ASSIGNED TASK ->
Please reproduce exactly the lines that begin the listing below, up to and including the line where "met5 | - | 0 |" occurs.

-- MATERIAL FOR THIS EXERCISE follows --

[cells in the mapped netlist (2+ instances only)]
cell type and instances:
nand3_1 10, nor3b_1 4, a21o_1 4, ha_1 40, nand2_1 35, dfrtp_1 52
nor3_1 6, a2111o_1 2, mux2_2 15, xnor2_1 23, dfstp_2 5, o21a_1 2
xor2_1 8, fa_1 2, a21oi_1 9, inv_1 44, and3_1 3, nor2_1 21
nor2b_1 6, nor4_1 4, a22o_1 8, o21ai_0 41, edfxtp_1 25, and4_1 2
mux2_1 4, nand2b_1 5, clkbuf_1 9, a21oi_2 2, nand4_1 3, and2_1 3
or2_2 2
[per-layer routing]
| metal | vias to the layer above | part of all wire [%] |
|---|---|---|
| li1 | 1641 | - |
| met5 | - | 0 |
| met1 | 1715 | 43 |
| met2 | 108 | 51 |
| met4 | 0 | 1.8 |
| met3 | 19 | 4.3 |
File: src/sv/wscfm_pkg.sv
// Shared widths, constants and types of the WebSocket client frame masker.
`timescale 1ns / 1ps

package wscfm_pkg;

   localparam int OP_W   = 4;
   localparam int LEN_W  = 63;
   localparam int KEY_W  = 32;
   localparam int BYTE_W = 8;

   localparam int REQ_FIELD_W = OP_W + LEN_W + KEY_W + BYTE_W;
   localparam int REQ_TDATA_W = ((REQ_FIELD_W + 7) / 8) * 8;

   localparam int OP_LSB   = 0;
   localparam int LEN_LSB  = OP_LSB + OP_W;
   localparam int KEY_LSB  = LEN_LSB + LEN_W;
   localparam int DATA_LSB = KEY_LSB + KEY_W;

   localparam int HDR_REST_BYTES = 13;
   localparam int HDR_REST_W     = HDR_REST_BYTES * BYTE_W;
   localparam int HDR_CNT_W      = 4;

   localparam logic [BYTE_W-1:0] MASKED_FLAG  = 8'h80;
   localparam logic [BYTE_W-1:0] LEN_CODE_16  = 8'd126;
   localparam logic [BYTE_W-1:0] LEN_CODE_64  = 8'd127;
   localparam logic [LEN_W-1:0]  LEN_MAX_16   = 63'h0000_0000_0000_FFFF;

   localparam logic [HDR_CNT_W-1:0] HDR_REST_SHORT = 4'd5;
   localparam logic [HDR_CNT_W-1:0] HDR_REST_MID   = 4'd7;
   localparam logic [HDR_CNT_W-1:0] HDR_REST_LONG  = 4'd13;

   typedef enum logic {
      CMD_START = 1'b0,
      CMD_DATA  = 1'b1
   } cmd_type;

   typedef struct packed {
      logic [HDR_REST_W-1:0] rest;
      logic [HDR_CNT_W-1:0]  count;
      logic                  empty_frame;
   } hdr_type;

endpackage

-- MATERIAL FOR THIS EXERCISE concluded --

WRITTEN SOLUTION ->
[cells in the mapped netlist (2+ instances only)]
cell type and instances:
nand3_1 10, nor3b_1 4, a21o_1 4, ha_1 40, nand2_1 35, dfrtp_1 52
nor3_1 6, a2111o_1 2, mux2_2 15, xnor2_1 23, dfstp_2 5, o21a_1 2
xor2_1 8, fa_1 2, a21oi_1 9, inv_1 44, and3_1 3, nor2_1 21
nor2b_1 6, nor4_1 4, a22o_1 8, o21ai_0 41, edfxtp_1 25, and4_1 2
mux2_1 4, nand2b_1 5, clkbuf_1 9, a21oi_2 2, nand4_1 3, and2_1 3
or2_2 2
[per-layer routing]
| metal | vias to the layer above | part of all wire [%] |
|---|---|---|
| li1 | 1641 | - |
| met5 | - | 0 |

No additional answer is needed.